→ **YOUR ASSIGNMENT**:
Please start at the first line of the records beneath and quote each line exactly, ending with the line containing "met2: 46.3 / 5530".

Stored items
════════════════

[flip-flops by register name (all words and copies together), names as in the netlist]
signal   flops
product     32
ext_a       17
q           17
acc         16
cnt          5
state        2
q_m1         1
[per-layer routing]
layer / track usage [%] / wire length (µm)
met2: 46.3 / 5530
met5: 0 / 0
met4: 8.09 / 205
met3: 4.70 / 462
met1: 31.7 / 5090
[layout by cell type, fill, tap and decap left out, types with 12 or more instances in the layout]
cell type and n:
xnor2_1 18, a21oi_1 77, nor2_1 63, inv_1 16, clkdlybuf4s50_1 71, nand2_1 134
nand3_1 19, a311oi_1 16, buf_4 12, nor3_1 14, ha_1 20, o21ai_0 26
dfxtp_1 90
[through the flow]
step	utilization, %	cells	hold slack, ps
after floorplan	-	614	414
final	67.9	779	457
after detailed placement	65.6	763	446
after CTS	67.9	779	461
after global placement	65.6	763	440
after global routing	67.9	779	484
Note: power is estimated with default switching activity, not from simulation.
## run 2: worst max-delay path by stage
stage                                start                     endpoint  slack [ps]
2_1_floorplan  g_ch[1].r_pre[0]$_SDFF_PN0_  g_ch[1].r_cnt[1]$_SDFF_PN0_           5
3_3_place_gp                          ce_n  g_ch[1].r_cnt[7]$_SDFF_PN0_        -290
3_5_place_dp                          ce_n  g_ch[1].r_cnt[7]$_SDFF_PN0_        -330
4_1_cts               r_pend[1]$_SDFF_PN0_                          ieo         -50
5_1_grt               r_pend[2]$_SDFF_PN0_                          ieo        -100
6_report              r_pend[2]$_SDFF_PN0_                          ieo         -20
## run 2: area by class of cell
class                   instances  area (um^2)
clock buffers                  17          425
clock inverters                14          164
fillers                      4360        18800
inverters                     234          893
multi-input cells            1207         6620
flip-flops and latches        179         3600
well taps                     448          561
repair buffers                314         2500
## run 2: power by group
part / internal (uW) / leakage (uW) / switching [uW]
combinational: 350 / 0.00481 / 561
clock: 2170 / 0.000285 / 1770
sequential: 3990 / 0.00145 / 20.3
**config.mk**
```make
export PLATFORM = sky130hd
export DESIGN_NAME = ppg_channel_demux_flat
export DESIGN_NICKNAME = d
export VERILOG_FILES = /design/src/rtl/ppg_pkg.sv /design/src/rtl/ppg_channel_demux_if.sv /design/src/rtl/ppg_window_stats.sv /design/src/rtl/ppg_channel_demux.sv /design/src/flat_wrapper.sv
export SDC_FILE = /design/constraint.sdc
export NUM_CORES = 1
export LEC_CHECK = 0
export ABC_CLOCK_PERIOD_IN_PS = 6530
export CAP_MARGIN = 20
export CORE_MARGIN = 2
export CORE_UTILIZATION = 55
export DETAILED_ROUTE_END_ITERATION = 6
export PLACE_DENSITY = 0.83
export SYNTH_ARGS = -nofsm -noshare
export SYNTH_HDL_FRONTEND = slang
export SYNTH_SLANG_ARGS = --single-unit
```
**constraint.sdc**
```tcl
create_clock -name clk -period 6.53 [get_ports clk]
set_clock_uncertainty 0.1 [all_clocks]
set_input_delay 1.306 -clock clk [delete_from_list [all_inputs] [get_ports clk]]
set_output_delay 1.306 -clock clk [all_outputs]
set_load 0.1 [all_outputs]
```
===== config.mk =====
export PLATFORM = sky130hd
export DESIGN_NAME = alu_mdu
export DESIGN_NICKNAME = d
export VERILOG_FILES = /design/src/rtl/alu_mdu_pkg.sv /design/src/rtl/alu_mdu.sv
export SDC_FILE = /design/constraint.sdc
export NUM_CORES = 1
export LEC_CHECK = 0
export CAP_MARGIN = 0
export CORE_MARGIN = 2
export CORE_UTILIZATION = 47
export DETAILED_ROUTE_END_ITERATION = 10
export GPL_TIMING_DRIVEN = 0
export PLACE_DENSITY_LB_ADDON = 0.15
export SLEW_MARGIN = 40
export SYNTH_ARGS = -nofsm -noshare
export SYNTH_HDL_FRONTEND = slang
export SYNTH_SLANG_ARGS = --single-unit

===== constraint.sdc =====
create_clock -name clk -period 26.3 [get_ports clk]
set_clock_uncertainty 0.2 [all_clocks]
set_input_delay 5.26 -clock clk [delete_from_list [all_inputs] [get_ports clk]]
set_output_delay 5.26 -clock clk [all_outputs]
set_load 0.03 [all_outputs]

===== src/rtl/alu_mdu_pkg.sv =====
// Shared opcode, flag-position and state definitions for the iterative multiply/divide unit.
package alu_mdu_pkg;

  localparam int MDUOPWIDTH = 2;

  typedef enum logic [MDUOPWIDTH-1:0] {
    MDUOp_MUL  = 2'd0,
    MDUOp_MULU = 2'd1,
    MDUOp_DIV  = 2'd2,
    MDUOp_DIVU = 2'd3
  } mdu_op_e;

  localparam int PRSWIDTH = 4;
  localparam int PSR_Z    = 0;
  localparam int PSR_N    = 1;
  localparam int PSR_F    = 2;

  typedef enum logic [1:0] {
    ST_IDLE,
    ST_CALC,
    ST_FIX,
    ST_DONE
  } mdu_state_e;

  function automatic logic [PRSWIDTH-1:0] pack_psr(input logic z, input logic n, input logic f);
    logic [PRSWIDTH-1:0] p;
    p        = '0;
    p[PSR_Z] = z;
    p[PSR_N] = n;
    p[PSR_F] = f;
    return p;
  endfunction

endpackage


===== src/rtl/alu_mdu.sv =====
// Sequential shift-add multiplier / restoring divider with start/done handshake.
// Signed operations run on magnitudes and apply the result signs in a final fix-up cycle.
module alu_mdu
  import alu_mdu_pkg::*;
#(
  parameter int DATAWIDTH = 16
) (
  input  logic                  clk,
  input  logic                  reset,
  input  logic                  start,
  input  logic [MDUOPWIDTH-1:0] opCode,
  input  logic [DATAWIDTH-1:0]  rDst,
  input  logic [DATAWIDTH-1:0]  rSrc,
  output logic                  busy,
  output logic                  done,
  output logic [DATAWIDTH-1:0]  resultLo,
  output logic [DATAWIDTH-1:0]  resultHi,
  output logic [PRSWIDTH-1:0]   psrOut
);

  localparam int W  = DATAWIDTH;
  localparam int CW = $clog2(W + 1);

  function automatic logic [2*W-1:0] twos(input logic [2*W-1:0] v, input logic en);
    return en ? -v : v;
  endfunction

  mdu_state_e    state;
  mdu_op_e       op;
  logic [W-1:0]  hi;
  logic [W-1:0]  lo;
  logic [W-1:0]  opnd;
  logic [CW-1:0] cnt;
  logic          neg_q;
  logic          neg_r;
  logic          dz;
  logic          ovf;

  // Load-side operand conditioning
  logic signed [W-1:0] dst_s;
  logic signed [W-1:0] src_s;
  logic                ld_signed;
  logic                dst_neg;
  logic                src_neg;
  logic [W-1:0]        dst_mag;
  logic [W-1:0]        src_mag;
  logic                ld_dz;
  logic                ld_ovf;

  assign dst_s     = rDst;
  assign src_s     = rSrc;
  assign ld_signed = ~opCode[0];
  assign dst_neg   = ld_signed && (dst_s < 0);
  assign src_neg   = ld_signed && (src_s < 0);
  assign dst_mag   = W'(twos({{W{1'b0}}, rDst}, dst_neg));
  assign src_mag   = W'(twos({{W{1'b0}}, rSrc}, src_neg));
  assign ld_dz     = opCode[1] && (rSrc == '0);
  assign ld_ovf    = (opCode == MDUOp_DIV) && (rDst == {1'b1, {(W-1){1'b0}}}) && (rSrc == '1);

  // Iteration datapath
  logic [W:0]   mul_sum;
  logic [W:0]   div_shl;
  logic         div_fit;
  logic [W-1:0] div_diff;

  assign mul_sum  = lo[0] ? ({1'b0, hi} + {1'b0, opnd}) : {1'b0, hi};
  assign div_shl  = {hi, lo[W-1]};
  assign div_fit  = div_shl >= {1'b0, opnd};
  assign div_diff = div_shl[W-1:0] - opnd;

  // Sign fix-up and flag generation
  logic [2*W-1:0] prod;
  logic [W-1:0]   fix_lo;
  logic [W-1:0]   fix_hi;
  logic           fix_z;
  logic           fix_n;
  logic           fix_f;

  always_comb begin
    prod   = twos({hi, lo}, neg_q);
    fix_lo = prod[W-1:0];
    fix_hi = prod[2*W-1:W];
    fix_z  = (prod == '0);
    fix_n  = prod[2*W-1];
    fix_f  = (op == MDUOp_MUL) ? (fix_hi != {W{fix_lo[W-1]}}) : (fix_hi != '0);
    if (op[1]) begin
      fix_lo = W'(twos({{W{1'b0}}, lo}, neg_q));
      fix_hi = W'(twos({{W{1'b0}}, hi}, neg_r));
      fix_z  = (fix_lo == '0);
      fix_n  = fix_lo[W-1];
      fix_f  = ovf;
    end
  end

  always_ff @(posedge clk) begin
    if (reset) begin
      state    <= ST_IDLE;
      busy     <= 1'b0;
      done     <= 1'b0;
      resultLo <= '0;
      resultHi <= '0;
      psrOut   <= '0;
    end else begin
      case (state)
        ST_IDLE: begin
          if (start) begin
            op    <= mdu_op_e'(opCode);
            hi    <= '0;
            lo    <= ld_dz ? rDst : dst_mag;
            opnd  <= src_mag;
            cnt   <= CW'(W);
            neg_q <= dst_neg ^ src_neg;
            neg_r <= dst_neg;
            dz    <= ld_dz;
            ovf   <= ld_ovf;
            busy  <= 1'b1;
            state <= ST_CALC;
          end
        end
        ST_CALC: begin
          if (dz) begin
            // lo still holds the raw dividend, which is reported as the remainder
            resultLo <= '1;
            resultHi <= lo;
            psrOut   <= pack_psr(1'b0, 1'b1, 1'b1);
            done     <= 1'b1;
            state    <= ST_DONE;
          end else begin
            if (op[1]) begin
              hi <= div_fit ? div_diff : div_shl[W-1:0];
              lo <= {lo[W-2:0], div_fit};
            end else begin
              hi <= mul_sum[W:1];
              lo <= {mul_sum[0], lo[W-1:1]};
            end
            cnt <= cnt - 1'b1;
            if (cnt == CW'(1)) state <= ST_FIX;
          end
        end
        ST_FIX: begin
          resultLo <= fix_lo;
          resultHi <= fix_hi;
          psrOut   <= pack_psr(fix_z, fix_n, fix_f);
          done     <= 1'b1;
          state    <= ST_DONE;
        end
        ST_DONE: begin
          done  <= 1'b0;
          busy  <= 1'b0;
          state <= ST_IDLE;
        end
        default: state <= ST_IDLE;
      endcase
    end
  end

endmodule


==> results of run 1 <==
## state kept, by name, indices dropped and copies added (netlist names), 2 cells and up
signal,flops
op,2
hi,16
resultHi,16
cnt,5
opnd,16
state,2
resultLo,16
psrOut,3
lo,16
## layout make-up
cell class	count	area [µm²]	area share
buffer	59	253	0.0267
inverter	49	184	0.0194
clock buffer	11	254	0.0268
multi-input combinational	743	5080	0.537
sequential	98	2550	0.270
clock inverter	5	41.3	0.00436
tap	220	275	0.0291
timing repair buffer	83	826	0.0872
## cell usage in the layout (no fill, tap or decap), types with 7 or more instances in the layout
| master | instances |
|---|---|
| o211ai_1 | 7 |
| xnor2_1 | 40 |
| o21ai_0 | 34 |
| nand4_1 | 17 |
| o31a_1 | 7 |
| o21ai_1 | 12 |
| a211oi_1 | 55 |
| clkdlybuf4s50_1 | 72 |
| nand2_1 | 62 |
| nand3_1 | 21 |
| or3_1 | 7 |
| nor2b_1 | 23 |
| a311oi_1 | 8 |
| dfxtp_1 | 39 |
| nor3_1 | 23 |
| buf_2 | 7 |
| buf_1 | 10 |
| xor2_1 | 52 |
| inv_1 | 47 |
| ha_1 | 45 |
| clkbuf_16 | 10 |
| o41ai_1 | 8 |
| clkbuf_1 | 44 |
| edfxtp_1 | 59 |
| nor4_1 | 13 |
| mux2i_1 | 24 |
| nor2_1 | 104 |
| o31ai_1 | 25 |
| a21oi_1 | 61 |
## metrics by stage
step	area, µm²	hold WS, ns	worst slack [ns]
2_1_floorplan	8050	0.330	14.19
3_3_place_gp	9050	0.239	10.62
4_1_cts	9470	0.277	18.51
5_1_grt	9470	0.316	18.20
6_report	9470	0.265	18.49
3_5_place_dp	9170	0.267	18.15
## layer usage
layer  track usage  wire, µm
met1         0.414     11600
met2         0.429     11100
met3        0.0409      1860
met4        0.0725       369
met5             0         0
## power breakdown
group	internal, mW	switching [mW]	total [mW]
sequential	0.233	0.0512	0.284
clock	0.0714	0.0625	0.134
combinational	0.249	0.401	0.649
total	0.553	0.514	1.07
## worst min path at each step
stage,end,from,slack (ns),cells past startpoint
6_report,resultLo[2],resultLo[2],0.27,2
5_1_grt,resultLo[2],resultLo[2],0.32,2
4_1_cts,resultLo[2],resultLo[2],0.28,2
3_3_place_gp,resultLo[2],resultLo[2],0.24,2
3_5_place_dp,resultLo[2],resultLo[2],0.27,2
2_1_floorplan,state[1],state[1],0.33,2
## cell usage after synthesis, drive strengths merged (7+ instances only)
cell    count  area share
nand2      62       0.029
ha         45       0.070
or3         8      0.0068
clkbuf     43       0.020
nand3      21       0.013
o211ai      7      0.0065
nand4      17       0.013
inv        47       0.022
o41ai       8      0.0087
nor2      105       0.049
edfxtp     59        0.22
o31a        7      0.0076
xor2       54       0.061
nor4       14       0.011
dfxtp      39       0.097
a21oi      61       0.038
nor2b      23       0.018
buf        16       0.011
a311oi      8      0.0087
mux2i      24       0.030
nor3       25       0.017
xnor2      40       0.044
a211oi     55       0.051
o21ai      46       0.029
o31ai      27       0.029
## tightest hold or removal path: stages (launching register included)
cell and delay [ns]:
dfxtp_1 0.31, nand2_1 0.05, a21oi_1 0.05
## cell families (layout without fill, tap and decap cells)
| family | count (synthesis) | count (layout) | synth area share |
|---|---|---|---|
| buffers and inverters | 108 | 207 | 0.0542 |
| muxes | 26 | 26 | 0.0331 |
| DFF | 98 | 98 | 0.317 |
| xor gates and xnor gates | 94 | 94 | 0.104 |
| other | 1 | 1 | 0.000466 |
| AOI/OAI and AO/OA | 264 | 264 | 0.224 |
| and+or+nand+nor | 311 | 311 | 0.192 |
| adders and majority gates | 47 | 47 | 0.0749 |
==> qor.yml, run 1 <==
cells_and_area:
  nNetsFinal: 1127
  syn2layout_area_growth_pct: 17.6
  final_cells: 1268
  filler_cell_count: 1550
  finish.utilization: 0.569
  n_antenna_cell: 0
  drive_above_1_share: 0.0515
global_route:
  overflow: 0
  grt_max_degree: 23
  antenna_found_initial: 0
  grt_pass1_vias: 7318
  grt_usage: 0.280
  grt_pass1_wl_mm: 39.9
synth:
  yosysSeqAreaShare: 0.317
  synth_area_um2: 8050
  async_flop_share: 0
  yosys_warnings: 0
  synthCells: 949
  synth_edf_count: 59
  synth_nets: 1033
  ys_ff_latch: 98
  synth_ff_type: "edfxtp_1"
  syn_area_per_cell_um2: 8.48
  ys_types: 72
route:
  drtIter0Drc: 703
  num_vias: 7739
  antenna_left: 0
  totalWireLength_mm: 25.0
  dr.pass1.iters: 5
  viasPerCell: 6.10
  wire_per_inst_um: 19.7
  drc_errors: 0
power_and_ir_drop:
  p_per_area_nw_per_um2: 113
  finalPower_mw: 1.07
  ir_drop_uv: 58.5
  power_leakage_nw: 3.43
sta:
  worst_slew_pin_slew_ns: 0.842
  fmax_mhz: 128
  hold_viol: 0
  setup_viol: 0
  relSlewSlack: 0.435
  tns_ns: 0
  finalCriticalPeriod_ns: 7.81
  rsz0062_at_grt: "false"
  min_period_over_period: 0.297
  drv_slew: 0
floorplanning:
  chipHeight_um: 135
  rows: 47
  core-area_um2: 16600
  initial_core_util: 0.484
  dieArea_um2: 18200
  io_pins: 75
  dieWidth_um: 135
clock_network:
  cts_made_buffers: 9
  cts_max_level: 3
  hold_buffers: 0
  clockBufferDepth: 2
  cts_tree: "done"
  post_cts_resized: 0
  cts_setup_buffers: 0
  ctsRootBufferMaster: "clkbuf_16"
  clkTransAtPathRegs_ns: 0.07
  insertion_delay_ns: 0.35
  clock-sinks: 98
place:
  hpwl_mm: 19.7
  io_buffers: 72
  place_inst: 1252
  routabilityCongestion: 0.968
critical_path:
  cp_cell_sequence: "clkdlybuf4s50_1, nor3_1, nand4_1, nor2b_1, and4b_1, nor2_1, clkbuf_1, o31ai_1, xor2_1, a21oi_1"
  slowest_stage: "clkdlybuf4s50_1"
  r2r_cells: 11
  path_buf_inv: 2
  r2r_slack_ns: 22.28
  endpoint: "lo[14]"
  reg2reg_from: "hi[8]"
  critPathArrivalTime_ns: 7.69
  cp_top_family: "simple AND/OR/NAND/NOR gates"
  worstSetupStartpoint: "rSrc[2]"
  max_stage_delay_ns: 0.51
  crit_fanout: 10
  critical_path_depth: 10
  cp-end-kind: "flop"
  r2r-end: "hi[3]"
  start_kind: "input port"
  critPathKind: "in -> reg"
  cp.required_ns: 26.19
run_status:
  run_status: "finished clean"
flow_run:
  max-cap-violations: 0
min_path:
  hp-class: "reg -> reg"
Power figures use the tool's default switching activity.
==> inputs of run 2 (changes only) <==
- clock period: 26.3 -> 6.7 ns (I/O delays scaled with it)
==> qor.yml, run 2 (synthesis gave the netlist of run 1 again) <==
run_status:
  run_status: "finished clean"  # unchanged
sta:
  worst_slew_pin_slew_ns: 0.769  # was 0.842 ns
  hold_viol: 0  # unchanged
  drv_slew: 0  # unchanged
  finalCriticalPeriod_ns: 4.11
  relSlewSlack: 0.488  # was 0.435
  tns_ns: 0  # unchanged
  fmax_mhz: 243
  rsz0062_at_grt: "false"  # unchanged
  setup_viol: 0  # unchanged
  min_period_over_period: 0.614
clock_network:
  clock-sinks: 98  # unchanged
  cts_setup_buffers: 0  # unchanged
  cts_tree: "done"  # unchanged
  cts_made_buffers: 9  # unchanged
  insertion_delay_ns: 0.36  # was 0.35 ns
  clkTransAtPathRegs_ns: 0.08  # was 0.07 ns
  ctsRootBufferMaster: "clkbuf_16"  # unchanged
  clockBufferDepth: 2  # unchanged
  cts_max_level: 3  # unchanged
  post_cts_resized: 0  # unchanged
  hold_buffers: 0  # unchanged
critical_path:
  r2r-end: "psrOut[2]"  # was hi[3]
  endpoint: "psrOut[2]"  # was lo[14]
  r2r_cells: 10  # was 11
  cp.required_ns: 6.71  # was 26.19 ns
  critPathKind: "reg -> reg"  # was in -> reg
  cp-end-kind: "flop"  # unchanged
  start_kind: "flop"  # was input port
  reg2reg_from: "lo[0]"  # was hi[8]
  crit_fanout: 11  # was 10
  r2r_slack_ns: 2.59  # was 22.28 ns
  critPathArrivalTime_ns: 4.12  # was 7.69 ns
  worstSetupStartpoint: "lo[0]"  # was rSrc[2]
power_and_ir_drop:
  switchingPower_mw: 2.04  # was 0.514 mW
  ir_drop_uv: 230  # was 58.5 µV
  switching_share: 0.487  # was 0.482
  pwr-share-seq: 0.266  # about the same
  p_comb_frac: 0.611  # was 0.608
  power_leakage_nw: 3.43  # about the same
  p_per_area_nw_per_um2: 443  # was 113 nW/µm²
  p_clk_frac: 0.123  # was 0.126
  p_int_mw: 2.15  # was 0.553 mW
route:
  antenna_left: 0  # unchanged
  totalWireLength_mm: 25.0  # about the same
  wire_per_inst_um: 19.7  # about the same
  drtIter0Drc: 780  # was 703
  dr.pass1.iters: 5  # unchanged
  drc_errors: 0  # unchanged
  num_vias: 7728  # was 7739
  viasPerCell: 6.09  # was 6.10
place:
  hpwl_mm: 19.7  # about the same
  routabilityCongestion: 0.950  # was 0.968
  place_inst: 1252  # unchanged
  io_buffers: 72  # unchanged
cells_and_area:
  nNetsFinal: 1127  # unchanged
  syn2layout_area_growth_pct: 17.4  # was 17.6%
  drive_above_1_share: 0.0553  # was 0.0515
  n_antenna_cell: 0  # unchanged
  final_cell_mix: "104 x nor2_1, 72 x clkdlybuf4s50_1, 62 x nand2_1, 61 x a21oi_1, 59 x edfxtp_1"  # unchanged
  finish.utilization: 0.568  # was 0.569
  final_cells: 1268  # unchanged
  layout_commonest_cell: "nor2_1"  # unchanged
global_route:
  grt_pass1_vias: 7160  # was 7318
  antenna_found_initial: 0  # unchanged
  overflow: 0  # unchanged
  grt_pass1_wl_mm: 39.2  # was 39.9 mm
  grt_max_degree: 23  # unchanged
  grt_usage: 0.276  # was 0.280
floorplanning:
  dieWidth_um: 135  # unchanged
  core-area_um2: 16600  # unchanged
  initial_core_util: 0.484  # unchanged
  chipHeight_um: 135  # unchanged
  dieArea_um2: 18200  # unchanged
  rows: 47  # unchanged
  io_pins: 75  # unchanged
flow_run:
  max-cap-violations: 0  # unchanged
min_path:
  hp-class: "reg -> reg"  # unchanged
  min_path_cells: 2  # unchanged
[run 2: layout make-up]
cell class	count	area, µm²
plain buffers	59	253
fillers	1543	7190
multi-input cells	743	5090
flip-flops and latches	98	2550
well taps	220	275
repair buffers	83	820
inverters	49	184
clock buffers	9	225
clock inverters	7	60.1
[run 2: worst min-delay path by stage]
stage,startpoint,endpoint,slack [ns]
after CTS,resultLo[2],resultLo[2],0.26
after floorplan,state[1],state[1],0.33
after global routing,resultLo[2],resultLo[2],0.29
after global placement,resultLo[2],resultLo[2],0.24
after detailed placement,resultLo[2],resultLo[2],0.25
final,resultLo[2],resultLo[2],0.26
[run 2: worst max-delay path: stages, from the launching register on]
cell and delay (ns):
edfxtp_1 0.37, clkbuf_1 0.53, clkinv_1 0.62, ha_1 0.44, nand3b_1 0.37, or3_1 0.27, mux2i_1 0.10, o31a_1 0.11
or4b_4 0.56, nor4_1 0.31, a211oi_1 0.08
[run 2: per-stage QoR]
step / setup slack (ns) / hold WS [ns] / power (mW) / area, µm²
6_report: 2.59 / 0.261 / 4.19 / 9460
5_1_grt: 2.51 / 0.292 / 4.46 / 9460
4_1_cts: 2.72 / 0.259 / 4.15 / 9450
3_5_place_dp: 2.50 / 0.247 / 3.63 / 9170
3_3_place_gp: -2.32 / 0.242 / 3.59 / 9050
2_1_floorplan: 0.311 / 0.330 / 2.82 / 8050
[run 2: power by group through the flow]
stage	clock network [mW]	registers, mW	logic (mW)
3_3_place_gp	0	1.14	2.45
6_report	0.515	1.12	2.56
5_1_grt	0.543	1.13	2.78
3_5_place_dp	0	1.12	2.51
2_1_floorplan	0	1.26	1.56
4_1_cts	0.519	1.11	2.52
[run 2: layer usage]
metal	up-vias	part of all wire	global-route usage
li1	3690	-	-
met1	3675	0.47	0.413
met2	325	0.43	0.409
met3	38	0.074	0.0454
met4	0	0.018	0.0737
met5	-	0	0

════════════════

→ **SOLUTION**:
[flip-flops by register name (all words and copies together), names as in the netlist]
signal   flops
product     32
ext_a       17
q           17
acc         16
cnt          5
state        2
q_m1         1
[per-layer routing]
layer / track usage [%] / wire length (µm)
met2: 46.3 / 5530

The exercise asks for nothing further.